◆ What is being asked ◆
Print, exactly as they appear in the listing below, the lines from the line with "### src/verilog/video_fx_pkg.sv" to the line with "localparam int num_channels = 3;", with both end lines kept.
-*-
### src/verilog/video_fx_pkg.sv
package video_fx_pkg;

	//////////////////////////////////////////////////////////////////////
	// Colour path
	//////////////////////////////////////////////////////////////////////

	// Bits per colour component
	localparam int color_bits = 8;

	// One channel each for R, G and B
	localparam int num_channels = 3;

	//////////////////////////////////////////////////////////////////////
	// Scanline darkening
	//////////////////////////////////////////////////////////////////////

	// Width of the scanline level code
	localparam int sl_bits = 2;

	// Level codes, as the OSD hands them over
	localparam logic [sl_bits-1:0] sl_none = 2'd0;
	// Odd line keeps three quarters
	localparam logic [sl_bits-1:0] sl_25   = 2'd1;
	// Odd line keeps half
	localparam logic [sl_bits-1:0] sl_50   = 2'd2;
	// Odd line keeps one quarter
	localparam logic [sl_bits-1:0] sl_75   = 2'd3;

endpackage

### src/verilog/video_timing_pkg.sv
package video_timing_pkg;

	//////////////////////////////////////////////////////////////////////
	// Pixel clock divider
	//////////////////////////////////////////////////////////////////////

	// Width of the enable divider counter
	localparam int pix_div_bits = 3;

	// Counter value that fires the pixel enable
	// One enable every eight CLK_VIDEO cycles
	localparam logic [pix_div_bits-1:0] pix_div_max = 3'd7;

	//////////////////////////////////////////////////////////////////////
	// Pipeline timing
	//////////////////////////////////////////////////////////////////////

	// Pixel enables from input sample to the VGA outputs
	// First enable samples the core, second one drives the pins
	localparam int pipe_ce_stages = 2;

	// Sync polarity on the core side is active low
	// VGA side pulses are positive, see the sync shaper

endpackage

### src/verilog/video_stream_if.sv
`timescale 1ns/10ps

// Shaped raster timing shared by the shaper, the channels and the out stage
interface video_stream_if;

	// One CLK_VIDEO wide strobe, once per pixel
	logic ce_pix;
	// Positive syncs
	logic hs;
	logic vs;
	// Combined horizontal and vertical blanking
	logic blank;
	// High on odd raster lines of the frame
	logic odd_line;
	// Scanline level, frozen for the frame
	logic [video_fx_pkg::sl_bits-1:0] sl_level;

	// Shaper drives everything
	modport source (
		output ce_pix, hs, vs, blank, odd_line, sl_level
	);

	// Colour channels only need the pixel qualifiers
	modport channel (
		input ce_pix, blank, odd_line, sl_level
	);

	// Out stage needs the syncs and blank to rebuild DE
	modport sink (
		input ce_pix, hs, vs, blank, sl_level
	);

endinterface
-*-
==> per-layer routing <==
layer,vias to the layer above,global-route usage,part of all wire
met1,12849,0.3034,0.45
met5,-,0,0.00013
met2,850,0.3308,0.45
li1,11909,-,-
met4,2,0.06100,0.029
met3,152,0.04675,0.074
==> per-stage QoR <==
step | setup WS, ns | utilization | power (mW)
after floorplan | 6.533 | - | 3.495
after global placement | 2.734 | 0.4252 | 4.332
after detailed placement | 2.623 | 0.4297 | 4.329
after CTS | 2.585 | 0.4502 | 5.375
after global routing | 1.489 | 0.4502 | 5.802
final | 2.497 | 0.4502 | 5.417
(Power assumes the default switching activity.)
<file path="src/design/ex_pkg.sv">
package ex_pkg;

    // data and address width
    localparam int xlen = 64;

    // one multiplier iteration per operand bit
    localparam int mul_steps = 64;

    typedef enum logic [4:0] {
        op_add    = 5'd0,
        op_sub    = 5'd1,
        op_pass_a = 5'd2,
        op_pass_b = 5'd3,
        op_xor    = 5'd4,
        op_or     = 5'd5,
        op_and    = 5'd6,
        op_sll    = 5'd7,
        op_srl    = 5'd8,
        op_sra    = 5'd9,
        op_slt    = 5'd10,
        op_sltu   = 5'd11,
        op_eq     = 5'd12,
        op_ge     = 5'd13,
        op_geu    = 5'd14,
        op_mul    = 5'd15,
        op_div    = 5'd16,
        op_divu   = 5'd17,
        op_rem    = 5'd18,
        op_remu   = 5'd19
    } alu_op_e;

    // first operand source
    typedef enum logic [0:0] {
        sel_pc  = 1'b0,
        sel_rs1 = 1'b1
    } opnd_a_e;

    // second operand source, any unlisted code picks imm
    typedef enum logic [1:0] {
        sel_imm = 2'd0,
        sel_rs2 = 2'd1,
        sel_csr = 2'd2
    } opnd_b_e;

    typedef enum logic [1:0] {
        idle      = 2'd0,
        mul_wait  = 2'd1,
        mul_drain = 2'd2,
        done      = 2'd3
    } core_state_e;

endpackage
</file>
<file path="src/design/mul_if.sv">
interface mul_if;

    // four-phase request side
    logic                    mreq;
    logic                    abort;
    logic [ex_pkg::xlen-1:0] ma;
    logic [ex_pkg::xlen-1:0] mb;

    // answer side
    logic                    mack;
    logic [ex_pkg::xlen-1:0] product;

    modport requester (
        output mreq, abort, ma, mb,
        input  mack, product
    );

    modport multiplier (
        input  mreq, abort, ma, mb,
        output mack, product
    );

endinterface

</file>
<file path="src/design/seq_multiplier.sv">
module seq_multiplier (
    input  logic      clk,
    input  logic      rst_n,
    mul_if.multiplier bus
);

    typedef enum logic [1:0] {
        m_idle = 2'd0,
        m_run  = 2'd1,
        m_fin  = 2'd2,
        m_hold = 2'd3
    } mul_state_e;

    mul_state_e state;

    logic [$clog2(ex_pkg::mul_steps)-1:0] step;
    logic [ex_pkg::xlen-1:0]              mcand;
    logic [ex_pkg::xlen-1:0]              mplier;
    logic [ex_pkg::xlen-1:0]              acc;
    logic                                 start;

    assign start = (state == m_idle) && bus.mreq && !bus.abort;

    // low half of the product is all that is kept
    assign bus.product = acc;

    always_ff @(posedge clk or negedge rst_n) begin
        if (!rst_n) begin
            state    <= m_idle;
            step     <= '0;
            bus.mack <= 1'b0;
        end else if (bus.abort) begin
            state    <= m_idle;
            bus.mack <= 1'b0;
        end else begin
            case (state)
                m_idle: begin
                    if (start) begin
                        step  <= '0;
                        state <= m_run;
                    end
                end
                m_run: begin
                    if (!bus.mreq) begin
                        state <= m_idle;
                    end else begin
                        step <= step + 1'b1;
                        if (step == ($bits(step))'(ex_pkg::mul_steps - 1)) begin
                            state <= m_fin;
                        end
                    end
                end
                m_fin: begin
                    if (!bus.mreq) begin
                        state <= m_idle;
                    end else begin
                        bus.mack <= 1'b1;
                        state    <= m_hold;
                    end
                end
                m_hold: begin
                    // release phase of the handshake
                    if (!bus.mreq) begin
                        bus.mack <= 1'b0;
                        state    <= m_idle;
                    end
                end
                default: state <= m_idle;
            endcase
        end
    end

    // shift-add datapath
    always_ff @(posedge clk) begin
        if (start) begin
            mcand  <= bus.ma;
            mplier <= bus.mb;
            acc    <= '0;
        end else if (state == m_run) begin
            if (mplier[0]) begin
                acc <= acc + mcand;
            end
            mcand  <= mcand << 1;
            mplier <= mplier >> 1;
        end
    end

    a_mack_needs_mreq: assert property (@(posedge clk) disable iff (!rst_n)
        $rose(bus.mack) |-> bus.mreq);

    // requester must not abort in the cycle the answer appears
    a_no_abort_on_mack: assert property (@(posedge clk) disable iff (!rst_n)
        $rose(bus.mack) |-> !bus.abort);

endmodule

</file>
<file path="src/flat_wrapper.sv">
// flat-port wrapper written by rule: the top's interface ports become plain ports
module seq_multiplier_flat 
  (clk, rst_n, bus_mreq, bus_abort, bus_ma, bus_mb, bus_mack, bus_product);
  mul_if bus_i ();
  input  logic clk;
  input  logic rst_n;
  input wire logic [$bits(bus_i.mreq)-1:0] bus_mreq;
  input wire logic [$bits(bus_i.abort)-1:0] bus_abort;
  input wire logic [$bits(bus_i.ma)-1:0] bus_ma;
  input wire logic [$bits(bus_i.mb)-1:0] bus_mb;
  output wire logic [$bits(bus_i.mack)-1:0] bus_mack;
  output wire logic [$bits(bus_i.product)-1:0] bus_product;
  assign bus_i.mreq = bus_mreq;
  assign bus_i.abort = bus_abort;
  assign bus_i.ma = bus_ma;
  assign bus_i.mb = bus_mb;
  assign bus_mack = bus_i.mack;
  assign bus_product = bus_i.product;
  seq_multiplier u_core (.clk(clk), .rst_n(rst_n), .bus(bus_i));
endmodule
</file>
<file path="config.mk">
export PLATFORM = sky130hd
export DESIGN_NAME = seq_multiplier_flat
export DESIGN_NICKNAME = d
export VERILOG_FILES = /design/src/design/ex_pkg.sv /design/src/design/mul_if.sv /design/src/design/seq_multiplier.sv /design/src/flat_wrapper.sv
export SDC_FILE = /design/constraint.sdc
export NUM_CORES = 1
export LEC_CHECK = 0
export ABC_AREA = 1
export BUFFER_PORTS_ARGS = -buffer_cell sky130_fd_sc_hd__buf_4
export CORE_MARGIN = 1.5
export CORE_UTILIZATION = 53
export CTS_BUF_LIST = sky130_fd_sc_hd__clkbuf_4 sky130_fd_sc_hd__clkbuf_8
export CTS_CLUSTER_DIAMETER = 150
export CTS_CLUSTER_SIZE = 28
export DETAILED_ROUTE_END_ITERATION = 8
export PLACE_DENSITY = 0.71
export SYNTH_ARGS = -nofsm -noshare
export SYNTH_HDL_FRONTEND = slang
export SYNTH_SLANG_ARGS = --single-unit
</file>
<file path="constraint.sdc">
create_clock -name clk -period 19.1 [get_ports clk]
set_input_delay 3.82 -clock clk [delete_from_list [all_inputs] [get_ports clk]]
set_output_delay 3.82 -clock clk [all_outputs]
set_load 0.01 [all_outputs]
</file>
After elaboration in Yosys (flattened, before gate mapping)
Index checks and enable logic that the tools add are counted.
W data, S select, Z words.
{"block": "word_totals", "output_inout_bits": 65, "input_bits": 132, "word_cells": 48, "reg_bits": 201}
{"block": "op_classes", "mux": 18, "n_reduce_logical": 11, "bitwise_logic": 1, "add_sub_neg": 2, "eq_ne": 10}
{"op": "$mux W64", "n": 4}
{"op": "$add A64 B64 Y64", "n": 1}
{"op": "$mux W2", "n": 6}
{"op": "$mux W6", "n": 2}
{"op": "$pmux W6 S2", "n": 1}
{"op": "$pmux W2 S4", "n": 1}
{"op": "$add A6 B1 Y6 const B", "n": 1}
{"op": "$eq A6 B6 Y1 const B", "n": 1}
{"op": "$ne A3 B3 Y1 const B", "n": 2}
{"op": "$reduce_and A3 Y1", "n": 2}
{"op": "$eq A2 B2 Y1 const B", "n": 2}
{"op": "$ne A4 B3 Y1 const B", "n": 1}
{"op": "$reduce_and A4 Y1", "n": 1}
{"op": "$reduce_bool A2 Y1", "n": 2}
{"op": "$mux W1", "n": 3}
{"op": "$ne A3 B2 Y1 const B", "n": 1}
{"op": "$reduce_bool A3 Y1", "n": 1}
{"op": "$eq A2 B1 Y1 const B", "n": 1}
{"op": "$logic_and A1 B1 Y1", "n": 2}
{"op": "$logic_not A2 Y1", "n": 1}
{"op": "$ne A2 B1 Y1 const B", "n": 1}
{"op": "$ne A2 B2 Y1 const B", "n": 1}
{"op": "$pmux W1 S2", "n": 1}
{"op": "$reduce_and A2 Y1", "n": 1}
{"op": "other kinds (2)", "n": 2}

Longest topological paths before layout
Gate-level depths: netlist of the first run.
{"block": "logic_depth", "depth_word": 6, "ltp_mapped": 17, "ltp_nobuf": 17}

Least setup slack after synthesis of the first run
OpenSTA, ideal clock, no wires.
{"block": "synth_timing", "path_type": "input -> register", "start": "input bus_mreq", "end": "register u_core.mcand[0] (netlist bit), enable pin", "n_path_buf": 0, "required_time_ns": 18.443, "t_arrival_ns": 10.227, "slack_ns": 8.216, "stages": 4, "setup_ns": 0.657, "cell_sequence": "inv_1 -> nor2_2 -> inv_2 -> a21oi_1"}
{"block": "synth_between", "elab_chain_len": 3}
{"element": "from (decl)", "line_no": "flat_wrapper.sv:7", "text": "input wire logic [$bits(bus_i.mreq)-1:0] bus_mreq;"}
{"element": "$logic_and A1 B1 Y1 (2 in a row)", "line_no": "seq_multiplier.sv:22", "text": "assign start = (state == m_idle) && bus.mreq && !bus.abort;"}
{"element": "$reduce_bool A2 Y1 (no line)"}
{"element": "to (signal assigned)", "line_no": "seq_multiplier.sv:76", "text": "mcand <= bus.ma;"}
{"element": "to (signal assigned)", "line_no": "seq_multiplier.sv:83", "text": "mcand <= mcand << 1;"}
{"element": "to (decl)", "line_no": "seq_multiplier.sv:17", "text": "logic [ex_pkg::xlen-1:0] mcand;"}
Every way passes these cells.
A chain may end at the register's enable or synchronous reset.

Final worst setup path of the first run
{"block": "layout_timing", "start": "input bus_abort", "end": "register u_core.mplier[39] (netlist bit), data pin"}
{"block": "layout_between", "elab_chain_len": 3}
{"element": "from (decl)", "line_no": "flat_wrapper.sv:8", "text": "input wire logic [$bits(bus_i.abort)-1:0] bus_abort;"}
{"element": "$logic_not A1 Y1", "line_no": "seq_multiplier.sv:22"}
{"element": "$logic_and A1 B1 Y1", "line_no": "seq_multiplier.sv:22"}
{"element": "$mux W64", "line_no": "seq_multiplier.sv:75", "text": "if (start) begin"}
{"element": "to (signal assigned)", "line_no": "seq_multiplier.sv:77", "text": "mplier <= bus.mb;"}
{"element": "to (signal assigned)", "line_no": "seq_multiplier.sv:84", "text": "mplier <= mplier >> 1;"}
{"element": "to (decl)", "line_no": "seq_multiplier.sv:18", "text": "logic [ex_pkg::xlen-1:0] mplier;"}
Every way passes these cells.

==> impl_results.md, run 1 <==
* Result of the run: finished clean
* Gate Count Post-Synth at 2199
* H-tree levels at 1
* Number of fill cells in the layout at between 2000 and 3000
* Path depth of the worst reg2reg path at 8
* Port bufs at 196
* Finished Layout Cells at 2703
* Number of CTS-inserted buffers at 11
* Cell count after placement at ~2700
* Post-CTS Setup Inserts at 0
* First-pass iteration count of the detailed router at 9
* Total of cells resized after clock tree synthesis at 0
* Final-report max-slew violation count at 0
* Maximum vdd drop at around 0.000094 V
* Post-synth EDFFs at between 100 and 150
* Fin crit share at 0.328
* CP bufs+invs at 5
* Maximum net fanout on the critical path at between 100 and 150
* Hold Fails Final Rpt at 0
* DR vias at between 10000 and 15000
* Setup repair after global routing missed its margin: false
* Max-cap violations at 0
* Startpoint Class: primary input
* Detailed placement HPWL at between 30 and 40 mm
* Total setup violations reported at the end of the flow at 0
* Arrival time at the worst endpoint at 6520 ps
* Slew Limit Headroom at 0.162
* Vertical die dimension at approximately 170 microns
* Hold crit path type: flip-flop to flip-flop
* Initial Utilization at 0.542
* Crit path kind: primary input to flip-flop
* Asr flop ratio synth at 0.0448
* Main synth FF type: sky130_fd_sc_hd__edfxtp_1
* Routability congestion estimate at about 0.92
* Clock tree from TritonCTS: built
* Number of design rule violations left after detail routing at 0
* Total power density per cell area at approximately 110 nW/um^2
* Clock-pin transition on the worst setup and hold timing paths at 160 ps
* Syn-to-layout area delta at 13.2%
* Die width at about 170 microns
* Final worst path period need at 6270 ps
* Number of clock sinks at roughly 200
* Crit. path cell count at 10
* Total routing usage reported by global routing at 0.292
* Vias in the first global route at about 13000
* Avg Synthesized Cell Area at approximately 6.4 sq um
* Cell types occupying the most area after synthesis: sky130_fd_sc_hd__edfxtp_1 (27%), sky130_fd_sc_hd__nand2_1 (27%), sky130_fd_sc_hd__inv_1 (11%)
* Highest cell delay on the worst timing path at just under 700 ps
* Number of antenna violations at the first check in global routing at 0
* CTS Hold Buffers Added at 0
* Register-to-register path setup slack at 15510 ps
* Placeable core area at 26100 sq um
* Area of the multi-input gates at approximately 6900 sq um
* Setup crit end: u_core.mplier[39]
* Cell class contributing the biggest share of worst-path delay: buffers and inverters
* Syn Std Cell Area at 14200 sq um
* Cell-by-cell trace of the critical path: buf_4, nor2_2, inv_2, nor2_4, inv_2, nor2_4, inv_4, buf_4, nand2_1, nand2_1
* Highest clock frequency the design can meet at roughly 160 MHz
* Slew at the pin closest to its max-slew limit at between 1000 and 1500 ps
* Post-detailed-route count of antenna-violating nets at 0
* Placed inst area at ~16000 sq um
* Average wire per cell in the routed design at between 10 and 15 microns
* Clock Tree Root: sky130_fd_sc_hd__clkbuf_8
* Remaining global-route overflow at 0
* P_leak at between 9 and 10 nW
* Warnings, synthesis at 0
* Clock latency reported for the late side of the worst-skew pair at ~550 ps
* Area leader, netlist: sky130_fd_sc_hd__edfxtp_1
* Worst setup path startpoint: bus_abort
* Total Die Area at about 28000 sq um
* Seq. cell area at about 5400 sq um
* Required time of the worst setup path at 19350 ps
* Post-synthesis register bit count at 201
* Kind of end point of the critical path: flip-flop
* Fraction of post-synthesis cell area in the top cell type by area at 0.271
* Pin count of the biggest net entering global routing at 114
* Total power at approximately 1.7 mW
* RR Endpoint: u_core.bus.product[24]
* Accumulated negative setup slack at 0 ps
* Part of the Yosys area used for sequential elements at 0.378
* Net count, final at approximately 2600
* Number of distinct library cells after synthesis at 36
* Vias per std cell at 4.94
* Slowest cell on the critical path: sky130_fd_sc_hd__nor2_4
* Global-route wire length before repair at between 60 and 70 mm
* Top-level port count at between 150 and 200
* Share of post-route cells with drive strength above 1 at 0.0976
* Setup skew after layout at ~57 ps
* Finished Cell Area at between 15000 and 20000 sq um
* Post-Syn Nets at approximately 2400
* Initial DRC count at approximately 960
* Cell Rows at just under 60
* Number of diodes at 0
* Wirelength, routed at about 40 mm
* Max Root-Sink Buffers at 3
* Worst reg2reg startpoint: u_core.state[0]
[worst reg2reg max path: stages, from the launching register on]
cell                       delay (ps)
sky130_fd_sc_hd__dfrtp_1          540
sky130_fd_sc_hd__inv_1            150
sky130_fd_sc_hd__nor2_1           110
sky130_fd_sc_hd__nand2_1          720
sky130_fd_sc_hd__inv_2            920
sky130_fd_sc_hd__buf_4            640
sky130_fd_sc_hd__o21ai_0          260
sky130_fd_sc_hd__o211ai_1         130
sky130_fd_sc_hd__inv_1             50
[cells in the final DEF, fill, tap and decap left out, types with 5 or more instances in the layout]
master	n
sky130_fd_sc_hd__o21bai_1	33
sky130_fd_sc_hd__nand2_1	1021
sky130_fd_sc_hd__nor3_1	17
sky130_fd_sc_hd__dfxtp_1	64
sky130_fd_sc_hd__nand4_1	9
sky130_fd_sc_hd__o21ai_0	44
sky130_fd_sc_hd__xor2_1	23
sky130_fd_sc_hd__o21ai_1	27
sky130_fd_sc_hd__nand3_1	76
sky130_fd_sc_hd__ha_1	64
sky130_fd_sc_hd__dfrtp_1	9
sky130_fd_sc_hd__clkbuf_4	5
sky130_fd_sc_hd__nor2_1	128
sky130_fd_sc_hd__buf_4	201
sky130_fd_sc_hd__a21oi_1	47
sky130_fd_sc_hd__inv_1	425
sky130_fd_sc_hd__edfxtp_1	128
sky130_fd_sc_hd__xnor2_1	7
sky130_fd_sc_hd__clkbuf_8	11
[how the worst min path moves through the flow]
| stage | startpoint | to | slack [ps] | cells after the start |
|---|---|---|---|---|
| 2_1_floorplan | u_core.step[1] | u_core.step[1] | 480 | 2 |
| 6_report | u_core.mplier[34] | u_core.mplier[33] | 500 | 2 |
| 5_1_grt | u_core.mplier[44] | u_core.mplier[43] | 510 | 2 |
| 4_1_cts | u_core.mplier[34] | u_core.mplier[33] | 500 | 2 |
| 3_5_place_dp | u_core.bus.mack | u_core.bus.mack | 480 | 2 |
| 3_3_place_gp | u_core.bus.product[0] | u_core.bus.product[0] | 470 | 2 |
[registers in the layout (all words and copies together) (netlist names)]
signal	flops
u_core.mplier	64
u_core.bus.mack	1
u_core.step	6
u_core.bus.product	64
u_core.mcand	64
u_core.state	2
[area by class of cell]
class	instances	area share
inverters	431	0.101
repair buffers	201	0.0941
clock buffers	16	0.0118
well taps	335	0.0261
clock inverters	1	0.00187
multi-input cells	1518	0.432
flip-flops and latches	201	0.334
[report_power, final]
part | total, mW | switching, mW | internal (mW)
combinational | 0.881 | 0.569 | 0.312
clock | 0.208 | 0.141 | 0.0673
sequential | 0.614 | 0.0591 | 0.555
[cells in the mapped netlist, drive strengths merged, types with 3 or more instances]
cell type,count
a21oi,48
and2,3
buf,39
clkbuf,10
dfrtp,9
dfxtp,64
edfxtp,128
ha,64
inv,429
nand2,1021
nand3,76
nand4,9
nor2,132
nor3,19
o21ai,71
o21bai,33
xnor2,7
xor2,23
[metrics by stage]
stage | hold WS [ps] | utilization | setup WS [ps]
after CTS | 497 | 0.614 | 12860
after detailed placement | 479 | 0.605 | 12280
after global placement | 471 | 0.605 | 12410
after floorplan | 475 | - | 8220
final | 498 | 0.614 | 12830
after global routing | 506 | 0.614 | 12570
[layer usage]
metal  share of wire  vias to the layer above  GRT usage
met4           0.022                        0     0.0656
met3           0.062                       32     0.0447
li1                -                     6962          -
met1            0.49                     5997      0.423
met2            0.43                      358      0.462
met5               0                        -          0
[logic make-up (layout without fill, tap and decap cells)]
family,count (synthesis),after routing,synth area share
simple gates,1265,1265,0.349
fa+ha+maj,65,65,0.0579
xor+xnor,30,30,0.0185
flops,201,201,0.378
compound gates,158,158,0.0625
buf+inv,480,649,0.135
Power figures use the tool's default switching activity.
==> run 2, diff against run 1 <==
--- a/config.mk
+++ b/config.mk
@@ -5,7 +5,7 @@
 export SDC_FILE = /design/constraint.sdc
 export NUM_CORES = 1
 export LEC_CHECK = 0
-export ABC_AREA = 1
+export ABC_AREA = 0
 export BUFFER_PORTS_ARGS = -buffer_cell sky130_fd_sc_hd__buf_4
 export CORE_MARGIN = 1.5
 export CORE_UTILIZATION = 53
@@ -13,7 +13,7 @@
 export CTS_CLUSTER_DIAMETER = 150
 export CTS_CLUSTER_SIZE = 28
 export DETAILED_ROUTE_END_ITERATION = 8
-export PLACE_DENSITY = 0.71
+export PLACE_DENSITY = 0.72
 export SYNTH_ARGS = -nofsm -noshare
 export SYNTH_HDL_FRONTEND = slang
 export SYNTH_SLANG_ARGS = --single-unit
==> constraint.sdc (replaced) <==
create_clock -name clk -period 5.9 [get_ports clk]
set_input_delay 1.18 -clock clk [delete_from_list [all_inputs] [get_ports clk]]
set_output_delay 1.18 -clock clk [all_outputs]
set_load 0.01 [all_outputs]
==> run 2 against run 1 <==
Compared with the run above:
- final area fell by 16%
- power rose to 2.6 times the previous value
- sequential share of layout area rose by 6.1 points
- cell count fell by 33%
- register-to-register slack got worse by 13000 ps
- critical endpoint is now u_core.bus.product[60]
-*-
◆ Response to the exercise ◆
### src/verilog/video_fx_pkg.sv
package video_fx_pkg;

	//////////////////////////////////////////////////////////////////////
	// Colour path
	//////////////////////////////////////////////////////////////////////

	// Bits per colour component
	localparam int color_bits = 8;

	// One channel each for R, G and B
	localparam int num_channels = 3;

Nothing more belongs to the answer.